**ASSIGNED TASK:**
For the string "slave", search the entries below and copy every line where it appears.

**RECORDS FOR PROCESSING:**
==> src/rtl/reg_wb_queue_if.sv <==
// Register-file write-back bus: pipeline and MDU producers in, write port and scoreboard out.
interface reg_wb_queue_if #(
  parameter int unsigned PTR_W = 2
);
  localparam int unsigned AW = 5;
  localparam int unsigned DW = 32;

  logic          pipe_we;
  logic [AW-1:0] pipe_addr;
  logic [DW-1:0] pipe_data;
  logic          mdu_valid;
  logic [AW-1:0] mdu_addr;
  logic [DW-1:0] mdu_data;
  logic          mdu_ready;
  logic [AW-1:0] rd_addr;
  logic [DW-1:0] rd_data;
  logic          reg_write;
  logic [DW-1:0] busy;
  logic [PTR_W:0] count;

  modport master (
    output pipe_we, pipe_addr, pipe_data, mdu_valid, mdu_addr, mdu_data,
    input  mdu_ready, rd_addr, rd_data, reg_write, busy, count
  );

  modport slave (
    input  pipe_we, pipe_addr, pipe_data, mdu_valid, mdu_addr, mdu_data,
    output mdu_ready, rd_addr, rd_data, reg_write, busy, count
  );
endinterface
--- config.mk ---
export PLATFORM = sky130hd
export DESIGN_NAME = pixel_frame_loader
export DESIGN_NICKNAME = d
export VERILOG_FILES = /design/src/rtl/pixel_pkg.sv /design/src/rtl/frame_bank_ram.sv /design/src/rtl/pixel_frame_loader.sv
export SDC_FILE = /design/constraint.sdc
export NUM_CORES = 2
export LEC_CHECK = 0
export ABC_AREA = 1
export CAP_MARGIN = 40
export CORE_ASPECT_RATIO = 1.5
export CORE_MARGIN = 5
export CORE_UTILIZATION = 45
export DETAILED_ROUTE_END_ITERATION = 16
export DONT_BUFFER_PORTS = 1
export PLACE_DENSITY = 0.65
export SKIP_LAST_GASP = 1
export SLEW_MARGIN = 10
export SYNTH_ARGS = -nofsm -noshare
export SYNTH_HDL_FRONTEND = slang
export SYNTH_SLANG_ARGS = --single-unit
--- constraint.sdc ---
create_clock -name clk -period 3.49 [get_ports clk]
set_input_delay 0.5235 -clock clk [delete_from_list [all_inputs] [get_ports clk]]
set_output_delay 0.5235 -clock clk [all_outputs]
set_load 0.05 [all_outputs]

--

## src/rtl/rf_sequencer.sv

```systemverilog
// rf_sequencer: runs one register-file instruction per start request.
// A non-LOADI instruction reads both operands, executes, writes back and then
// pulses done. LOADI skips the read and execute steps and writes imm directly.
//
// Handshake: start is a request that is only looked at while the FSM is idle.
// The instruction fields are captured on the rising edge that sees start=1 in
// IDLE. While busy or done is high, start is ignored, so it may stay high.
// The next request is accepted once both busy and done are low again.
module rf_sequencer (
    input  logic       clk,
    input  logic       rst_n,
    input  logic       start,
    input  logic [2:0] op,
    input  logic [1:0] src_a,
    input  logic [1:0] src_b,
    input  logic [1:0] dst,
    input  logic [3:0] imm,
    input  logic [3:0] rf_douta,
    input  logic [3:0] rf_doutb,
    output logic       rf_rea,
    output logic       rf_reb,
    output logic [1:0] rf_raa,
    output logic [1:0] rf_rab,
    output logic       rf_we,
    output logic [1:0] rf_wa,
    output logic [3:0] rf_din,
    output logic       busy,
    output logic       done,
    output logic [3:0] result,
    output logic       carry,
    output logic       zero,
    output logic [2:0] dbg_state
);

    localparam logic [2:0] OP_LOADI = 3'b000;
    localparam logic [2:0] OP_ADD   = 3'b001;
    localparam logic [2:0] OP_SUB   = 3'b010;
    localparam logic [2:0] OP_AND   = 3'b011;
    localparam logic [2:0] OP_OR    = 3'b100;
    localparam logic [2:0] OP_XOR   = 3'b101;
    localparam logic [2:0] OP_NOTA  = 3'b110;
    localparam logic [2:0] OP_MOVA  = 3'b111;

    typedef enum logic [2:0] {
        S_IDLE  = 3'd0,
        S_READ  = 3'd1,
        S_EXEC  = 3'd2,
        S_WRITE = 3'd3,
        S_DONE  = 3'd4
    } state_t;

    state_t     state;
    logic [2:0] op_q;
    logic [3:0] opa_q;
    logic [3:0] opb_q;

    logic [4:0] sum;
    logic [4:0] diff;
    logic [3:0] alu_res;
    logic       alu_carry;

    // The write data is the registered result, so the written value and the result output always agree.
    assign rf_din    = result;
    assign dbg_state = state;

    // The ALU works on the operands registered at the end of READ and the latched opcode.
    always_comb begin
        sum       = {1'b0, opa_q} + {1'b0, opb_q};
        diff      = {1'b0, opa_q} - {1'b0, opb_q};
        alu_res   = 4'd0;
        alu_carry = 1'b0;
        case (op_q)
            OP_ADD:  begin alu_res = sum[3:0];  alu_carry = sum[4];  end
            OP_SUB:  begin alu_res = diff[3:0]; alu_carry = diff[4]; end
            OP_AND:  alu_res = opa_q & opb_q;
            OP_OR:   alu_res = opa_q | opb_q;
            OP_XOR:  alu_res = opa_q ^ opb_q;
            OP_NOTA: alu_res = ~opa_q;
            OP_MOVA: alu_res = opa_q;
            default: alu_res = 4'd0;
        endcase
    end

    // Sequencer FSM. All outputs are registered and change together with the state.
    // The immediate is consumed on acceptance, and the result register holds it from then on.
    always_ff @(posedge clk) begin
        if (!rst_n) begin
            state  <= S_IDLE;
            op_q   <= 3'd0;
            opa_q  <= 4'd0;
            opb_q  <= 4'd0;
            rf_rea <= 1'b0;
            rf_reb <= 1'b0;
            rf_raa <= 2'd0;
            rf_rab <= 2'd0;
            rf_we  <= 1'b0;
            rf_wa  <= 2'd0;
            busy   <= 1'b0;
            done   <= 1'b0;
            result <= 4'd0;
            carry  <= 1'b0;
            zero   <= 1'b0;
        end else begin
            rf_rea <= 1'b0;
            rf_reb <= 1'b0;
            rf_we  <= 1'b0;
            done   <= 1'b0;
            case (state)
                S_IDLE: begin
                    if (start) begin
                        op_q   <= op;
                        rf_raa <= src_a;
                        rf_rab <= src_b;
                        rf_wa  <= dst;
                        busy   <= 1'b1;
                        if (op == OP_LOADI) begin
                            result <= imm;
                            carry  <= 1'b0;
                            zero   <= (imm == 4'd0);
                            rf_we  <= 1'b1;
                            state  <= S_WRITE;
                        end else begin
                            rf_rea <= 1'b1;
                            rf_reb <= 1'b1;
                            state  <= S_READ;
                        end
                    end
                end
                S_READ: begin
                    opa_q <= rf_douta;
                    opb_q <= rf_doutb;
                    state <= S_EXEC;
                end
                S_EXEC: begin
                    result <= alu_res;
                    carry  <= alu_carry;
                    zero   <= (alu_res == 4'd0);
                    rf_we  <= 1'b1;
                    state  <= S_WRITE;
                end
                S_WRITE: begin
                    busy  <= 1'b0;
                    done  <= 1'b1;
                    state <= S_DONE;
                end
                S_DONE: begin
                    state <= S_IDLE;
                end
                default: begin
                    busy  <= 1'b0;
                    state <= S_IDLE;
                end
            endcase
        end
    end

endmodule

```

---

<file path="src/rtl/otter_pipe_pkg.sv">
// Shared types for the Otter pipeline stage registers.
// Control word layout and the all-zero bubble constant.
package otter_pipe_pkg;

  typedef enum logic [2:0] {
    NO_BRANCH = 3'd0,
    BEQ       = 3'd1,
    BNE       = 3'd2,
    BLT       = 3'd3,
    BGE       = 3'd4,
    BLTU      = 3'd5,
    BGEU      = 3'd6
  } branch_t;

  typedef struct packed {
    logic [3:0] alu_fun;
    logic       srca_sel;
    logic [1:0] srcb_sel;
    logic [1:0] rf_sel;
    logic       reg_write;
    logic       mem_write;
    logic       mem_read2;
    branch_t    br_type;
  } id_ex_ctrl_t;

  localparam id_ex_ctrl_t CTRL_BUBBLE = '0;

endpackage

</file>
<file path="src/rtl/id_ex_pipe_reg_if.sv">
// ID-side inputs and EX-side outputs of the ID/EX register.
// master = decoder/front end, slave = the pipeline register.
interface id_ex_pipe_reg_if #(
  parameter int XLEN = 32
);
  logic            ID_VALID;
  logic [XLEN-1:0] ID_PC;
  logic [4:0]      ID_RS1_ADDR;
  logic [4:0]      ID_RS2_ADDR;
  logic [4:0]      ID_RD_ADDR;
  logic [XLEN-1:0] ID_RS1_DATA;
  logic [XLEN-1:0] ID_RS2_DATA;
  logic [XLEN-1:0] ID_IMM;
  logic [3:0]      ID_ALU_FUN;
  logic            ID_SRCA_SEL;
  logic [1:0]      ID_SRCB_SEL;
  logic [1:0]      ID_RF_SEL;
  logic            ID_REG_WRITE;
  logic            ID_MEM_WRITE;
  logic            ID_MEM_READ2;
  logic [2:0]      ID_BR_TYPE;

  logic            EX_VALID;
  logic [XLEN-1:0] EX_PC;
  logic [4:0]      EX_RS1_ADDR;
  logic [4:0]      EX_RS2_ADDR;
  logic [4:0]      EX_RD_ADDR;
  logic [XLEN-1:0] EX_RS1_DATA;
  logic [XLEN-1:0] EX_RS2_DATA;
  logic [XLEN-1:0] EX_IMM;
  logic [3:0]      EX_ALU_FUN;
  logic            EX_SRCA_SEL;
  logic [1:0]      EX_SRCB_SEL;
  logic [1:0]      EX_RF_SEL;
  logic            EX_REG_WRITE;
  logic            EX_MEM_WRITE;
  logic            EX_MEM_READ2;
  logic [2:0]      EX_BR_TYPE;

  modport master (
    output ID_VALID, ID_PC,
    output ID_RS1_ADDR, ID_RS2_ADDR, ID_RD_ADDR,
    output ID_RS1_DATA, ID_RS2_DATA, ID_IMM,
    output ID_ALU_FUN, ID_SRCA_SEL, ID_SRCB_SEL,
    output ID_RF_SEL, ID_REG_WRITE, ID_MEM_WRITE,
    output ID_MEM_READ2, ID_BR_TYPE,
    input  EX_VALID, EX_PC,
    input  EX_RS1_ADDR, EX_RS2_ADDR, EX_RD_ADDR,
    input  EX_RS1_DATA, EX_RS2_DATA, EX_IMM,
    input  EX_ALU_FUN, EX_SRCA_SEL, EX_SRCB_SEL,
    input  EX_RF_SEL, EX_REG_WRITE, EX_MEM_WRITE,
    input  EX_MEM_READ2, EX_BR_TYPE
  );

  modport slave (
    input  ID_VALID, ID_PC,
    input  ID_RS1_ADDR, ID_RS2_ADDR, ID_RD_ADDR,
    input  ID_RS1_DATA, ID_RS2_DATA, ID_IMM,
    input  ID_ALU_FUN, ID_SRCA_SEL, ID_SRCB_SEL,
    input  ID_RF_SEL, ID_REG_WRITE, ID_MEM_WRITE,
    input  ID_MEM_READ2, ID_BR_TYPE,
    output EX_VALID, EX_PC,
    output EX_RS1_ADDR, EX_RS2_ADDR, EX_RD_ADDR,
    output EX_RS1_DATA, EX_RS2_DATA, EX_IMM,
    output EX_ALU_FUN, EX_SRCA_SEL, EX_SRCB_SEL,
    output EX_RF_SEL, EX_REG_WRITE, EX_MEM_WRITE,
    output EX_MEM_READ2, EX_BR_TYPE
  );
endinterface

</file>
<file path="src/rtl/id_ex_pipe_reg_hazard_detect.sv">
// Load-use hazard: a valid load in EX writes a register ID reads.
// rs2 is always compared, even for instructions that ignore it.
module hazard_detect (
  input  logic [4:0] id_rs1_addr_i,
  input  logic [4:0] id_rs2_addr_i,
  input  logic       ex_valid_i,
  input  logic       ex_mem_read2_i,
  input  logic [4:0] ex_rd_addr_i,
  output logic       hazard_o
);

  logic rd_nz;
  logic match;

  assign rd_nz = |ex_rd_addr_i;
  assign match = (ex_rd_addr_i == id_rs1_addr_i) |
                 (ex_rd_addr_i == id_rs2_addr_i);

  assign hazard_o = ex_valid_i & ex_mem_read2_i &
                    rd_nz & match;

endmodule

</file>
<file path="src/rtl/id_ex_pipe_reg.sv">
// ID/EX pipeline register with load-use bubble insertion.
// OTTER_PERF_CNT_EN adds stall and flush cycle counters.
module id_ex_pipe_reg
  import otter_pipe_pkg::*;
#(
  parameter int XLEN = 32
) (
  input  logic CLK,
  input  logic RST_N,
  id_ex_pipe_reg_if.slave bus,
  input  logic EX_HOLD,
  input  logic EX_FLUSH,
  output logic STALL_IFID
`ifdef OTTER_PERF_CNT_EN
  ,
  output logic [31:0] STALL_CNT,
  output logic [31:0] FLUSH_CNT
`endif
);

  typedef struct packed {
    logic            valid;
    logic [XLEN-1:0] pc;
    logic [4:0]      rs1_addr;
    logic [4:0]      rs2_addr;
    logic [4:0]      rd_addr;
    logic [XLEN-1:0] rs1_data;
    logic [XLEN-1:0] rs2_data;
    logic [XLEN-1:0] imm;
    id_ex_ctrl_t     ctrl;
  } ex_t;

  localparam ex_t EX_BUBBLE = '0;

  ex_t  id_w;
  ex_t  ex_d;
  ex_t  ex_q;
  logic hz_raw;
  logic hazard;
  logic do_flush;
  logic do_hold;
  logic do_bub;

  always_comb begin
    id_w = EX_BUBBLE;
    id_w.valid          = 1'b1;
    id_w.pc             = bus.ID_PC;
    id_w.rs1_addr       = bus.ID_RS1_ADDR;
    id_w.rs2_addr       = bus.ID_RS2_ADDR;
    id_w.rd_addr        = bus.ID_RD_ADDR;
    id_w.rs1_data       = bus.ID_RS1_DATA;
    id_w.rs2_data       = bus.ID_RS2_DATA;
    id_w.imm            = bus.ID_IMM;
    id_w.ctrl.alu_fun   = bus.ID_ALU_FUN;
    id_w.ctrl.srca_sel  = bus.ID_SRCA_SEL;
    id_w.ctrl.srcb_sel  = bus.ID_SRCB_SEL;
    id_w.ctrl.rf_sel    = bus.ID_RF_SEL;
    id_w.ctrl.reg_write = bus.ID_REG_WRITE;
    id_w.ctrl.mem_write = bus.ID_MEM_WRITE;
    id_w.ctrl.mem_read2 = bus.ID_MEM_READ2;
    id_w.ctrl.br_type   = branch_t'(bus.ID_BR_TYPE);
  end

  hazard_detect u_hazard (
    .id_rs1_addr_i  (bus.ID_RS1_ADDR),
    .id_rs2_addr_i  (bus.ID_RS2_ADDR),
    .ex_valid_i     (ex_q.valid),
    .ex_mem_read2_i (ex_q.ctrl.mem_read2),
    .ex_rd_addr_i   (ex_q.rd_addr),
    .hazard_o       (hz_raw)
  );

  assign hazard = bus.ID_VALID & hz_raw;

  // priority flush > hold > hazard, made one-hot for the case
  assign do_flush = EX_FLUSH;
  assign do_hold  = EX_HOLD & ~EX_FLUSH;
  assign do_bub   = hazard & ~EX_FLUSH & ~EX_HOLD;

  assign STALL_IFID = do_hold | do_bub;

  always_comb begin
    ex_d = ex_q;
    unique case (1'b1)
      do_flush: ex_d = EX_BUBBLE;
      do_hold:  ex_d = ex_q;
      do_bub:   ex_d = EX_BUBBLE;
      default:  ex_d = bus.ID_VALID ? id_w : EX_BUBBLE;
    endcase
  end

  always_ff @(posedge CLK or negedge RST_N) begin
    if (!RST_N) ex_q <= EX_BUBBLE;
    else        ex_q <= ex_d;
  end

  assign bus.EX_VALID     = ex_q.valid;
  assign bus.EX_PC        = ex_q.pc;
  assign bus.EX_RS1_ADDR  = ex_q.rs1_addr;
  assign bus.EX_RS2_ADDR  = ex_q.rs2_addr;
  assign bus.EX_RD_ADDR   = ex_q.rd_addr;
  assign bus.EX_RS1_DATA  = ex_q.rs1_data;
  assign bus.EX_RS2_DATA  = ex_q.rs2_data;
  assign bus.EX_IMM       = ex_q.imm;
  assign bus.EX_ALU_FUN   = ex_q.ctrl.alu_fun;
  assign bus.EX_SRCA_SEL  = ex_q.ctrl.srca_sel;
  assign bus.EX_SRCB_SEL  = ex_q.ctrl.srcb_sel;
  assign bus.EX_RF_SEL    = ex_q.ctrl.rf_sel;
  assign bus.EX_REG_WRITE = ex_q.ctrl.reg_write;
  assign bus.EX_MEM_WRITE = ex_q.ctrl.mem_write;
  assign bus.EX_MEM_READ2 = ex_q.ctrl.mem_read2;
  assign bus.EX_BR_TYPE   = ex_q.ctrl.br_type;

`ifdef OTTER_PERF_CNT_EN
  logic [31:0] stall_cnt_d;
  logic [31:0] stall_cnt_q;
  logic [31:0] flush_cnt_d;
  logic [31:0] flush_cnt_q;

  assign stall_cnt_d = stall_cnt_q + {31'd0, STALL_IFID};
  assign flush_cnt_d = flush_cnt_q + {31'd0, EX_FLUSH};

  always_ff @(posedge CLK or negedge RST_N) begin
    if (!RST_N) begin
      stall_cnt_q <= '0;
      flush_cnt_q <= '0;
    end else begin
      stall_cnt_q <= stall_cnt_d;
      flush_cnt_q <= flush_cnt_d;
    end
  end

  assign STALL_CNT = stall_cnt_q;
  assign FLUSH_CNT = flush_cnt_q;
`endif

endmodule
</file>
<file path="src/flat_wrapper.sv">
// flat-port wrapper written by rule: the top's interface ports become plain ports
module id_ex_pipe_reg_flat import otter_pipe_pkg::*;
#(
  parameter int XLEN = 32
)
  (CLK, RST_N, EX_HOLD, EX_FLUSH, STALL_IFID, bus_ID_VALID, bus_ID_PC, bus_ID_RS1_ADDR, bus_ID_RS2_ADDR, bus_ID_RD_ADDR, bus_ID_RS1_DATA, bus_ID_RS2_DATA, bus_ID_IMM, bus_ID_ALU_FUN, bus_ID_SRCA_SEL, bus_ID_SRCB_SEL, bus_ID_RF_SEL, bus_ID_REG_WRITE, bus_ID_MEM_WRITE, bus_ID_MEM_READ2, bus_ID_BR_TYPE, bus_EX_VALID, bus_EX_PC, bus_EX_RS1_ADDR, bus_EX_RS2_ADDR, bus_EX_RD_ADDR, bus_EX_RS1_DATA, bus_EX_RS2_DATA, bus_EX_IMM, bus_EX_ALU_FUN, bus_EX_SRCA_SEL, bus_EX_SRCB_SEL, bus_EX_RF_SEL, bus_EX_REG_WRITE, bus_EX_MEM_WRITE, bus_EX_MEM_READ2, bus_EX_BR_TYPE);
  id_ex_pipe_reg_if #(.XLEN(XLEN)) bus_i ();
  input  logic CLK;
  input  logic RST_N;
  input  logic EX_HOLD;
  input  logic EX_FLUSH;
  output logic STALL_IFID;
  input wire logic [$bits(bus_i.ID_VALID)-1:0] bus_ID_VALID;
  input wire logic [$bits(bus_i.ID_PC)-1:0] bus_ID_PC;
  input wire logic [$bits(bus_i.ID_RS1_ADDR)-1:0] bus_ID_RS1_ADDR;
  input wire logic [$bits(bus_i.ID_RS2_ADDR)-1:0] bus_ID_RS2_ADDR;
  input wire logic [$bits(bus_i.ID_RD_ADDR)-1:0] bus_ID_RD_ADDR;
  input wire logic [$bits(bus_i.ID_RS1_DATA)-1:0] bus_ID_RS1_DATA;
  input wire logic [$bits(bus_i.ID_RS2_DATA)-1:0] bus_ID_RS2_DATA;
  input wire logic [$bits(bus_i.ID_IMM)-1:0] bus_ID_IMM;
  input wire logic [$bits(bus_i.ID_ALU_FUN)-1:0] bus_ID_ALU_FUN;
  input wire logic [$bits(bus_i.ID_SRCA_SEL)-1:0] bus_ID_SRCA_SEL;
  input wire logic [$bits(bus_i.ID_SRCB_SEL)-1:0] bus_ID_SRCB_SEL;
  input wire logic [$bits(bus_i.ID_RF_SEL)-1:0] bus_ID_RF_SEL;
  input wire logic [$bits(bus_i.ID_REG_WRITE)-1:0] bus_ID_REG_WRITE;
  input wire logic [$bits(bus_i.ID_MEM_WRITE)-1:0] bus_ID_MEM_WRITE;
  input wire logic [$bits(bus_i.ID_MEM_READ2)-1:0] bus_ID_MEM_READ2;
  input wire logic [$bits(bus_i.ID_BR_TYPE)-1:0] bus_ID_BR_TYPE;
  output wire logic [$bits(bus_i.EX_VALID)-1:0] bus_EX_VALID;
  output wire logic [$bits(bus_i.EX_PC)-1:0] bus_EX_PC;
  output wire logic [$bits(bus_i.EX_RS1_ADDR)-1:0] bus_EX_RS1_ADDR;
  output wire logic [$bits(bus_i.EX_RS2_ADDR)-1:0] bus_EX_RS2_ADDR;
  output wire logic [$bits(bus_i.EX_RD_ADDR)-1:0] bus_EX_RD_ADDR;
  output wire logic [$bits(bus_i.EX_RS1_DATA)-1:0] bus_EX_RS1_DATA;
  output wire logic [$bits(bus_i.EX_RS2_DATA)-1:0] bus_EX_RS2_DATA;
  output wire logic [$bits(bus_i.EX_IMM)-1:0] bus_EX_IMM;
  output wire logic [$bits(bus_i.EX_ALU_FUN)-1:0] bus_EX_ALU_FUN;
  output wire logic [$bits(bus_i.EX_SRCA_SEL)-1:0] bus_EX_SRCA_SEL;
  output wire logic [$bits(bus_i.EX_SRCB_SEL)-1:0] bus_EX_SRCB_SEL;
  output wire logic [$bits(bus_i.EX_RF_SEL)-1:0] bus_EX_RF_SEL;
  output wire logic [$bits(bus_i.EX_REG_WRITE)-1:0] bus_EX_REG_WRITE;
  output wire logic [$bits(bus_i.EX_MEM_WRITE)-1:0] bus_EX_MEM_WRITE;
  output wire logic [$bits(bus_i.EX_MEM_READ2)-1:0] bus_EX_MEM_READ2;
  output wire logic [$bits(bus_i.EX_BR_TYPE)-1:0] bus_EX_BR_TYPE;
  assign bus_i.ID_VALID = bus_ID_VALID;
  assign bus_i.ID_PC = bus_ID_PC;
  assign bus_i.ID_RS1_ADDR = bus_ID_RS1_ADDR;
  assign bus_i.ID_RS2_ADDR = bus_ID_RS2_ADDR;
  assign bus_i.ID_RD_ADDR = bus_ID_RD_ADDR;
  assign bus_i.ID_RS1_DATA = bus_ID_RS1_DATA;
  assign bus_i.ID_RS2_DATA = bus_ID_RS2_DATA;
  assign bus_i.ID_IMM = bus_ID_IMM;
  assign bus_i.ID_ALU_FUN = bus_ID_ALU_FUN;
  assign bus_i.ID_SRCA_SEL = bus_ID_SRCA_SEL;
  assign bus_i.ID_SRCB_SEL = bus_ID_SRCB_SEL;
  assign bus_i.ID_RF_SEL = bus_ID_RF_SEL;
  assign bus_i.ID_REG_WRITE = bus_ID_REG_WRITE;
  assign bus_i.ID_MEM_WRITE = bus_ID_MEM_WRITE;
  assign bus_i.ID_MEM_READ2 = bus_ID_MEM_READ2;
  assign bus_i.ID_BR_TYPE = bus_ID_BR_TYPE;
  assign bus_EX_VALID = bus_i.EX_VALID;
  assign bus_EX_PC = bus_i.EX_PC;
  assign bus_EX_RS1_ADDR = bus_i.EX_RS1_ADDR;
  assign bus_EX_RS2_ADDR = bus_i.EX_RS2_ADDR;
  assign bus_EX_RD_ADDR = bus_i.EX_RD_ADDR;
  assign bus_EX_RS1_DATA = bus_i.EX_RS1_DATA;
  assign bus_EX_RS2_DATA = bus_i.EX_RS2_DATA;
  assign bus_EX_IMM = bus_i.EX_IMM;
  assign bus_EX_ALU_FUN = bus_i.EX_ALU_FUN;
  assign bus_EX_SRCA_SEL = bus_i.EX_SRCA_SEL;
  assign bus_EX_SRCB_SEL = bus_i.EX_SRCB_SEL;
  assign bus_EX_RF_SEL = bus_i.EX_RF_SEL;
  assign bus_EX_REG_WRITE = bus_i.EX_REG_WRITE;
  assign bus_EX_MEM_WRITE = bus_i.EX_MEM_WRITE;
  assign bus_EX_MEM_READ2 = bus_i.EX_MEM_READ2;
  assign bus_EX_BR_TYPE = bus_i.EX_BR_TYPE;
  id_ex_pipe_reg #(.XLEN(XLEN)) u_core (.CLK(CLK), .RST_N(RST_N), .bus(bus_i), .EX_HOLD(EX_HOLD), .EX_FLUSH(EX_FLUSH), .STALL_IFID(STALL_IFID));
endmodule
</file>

**COMPLETED EXERCISE:**
  modport slave (
// master = decoder/front end, slave = the pipeline register.
  modport slave (
  id_ex_pipe_reg_if.slave bus,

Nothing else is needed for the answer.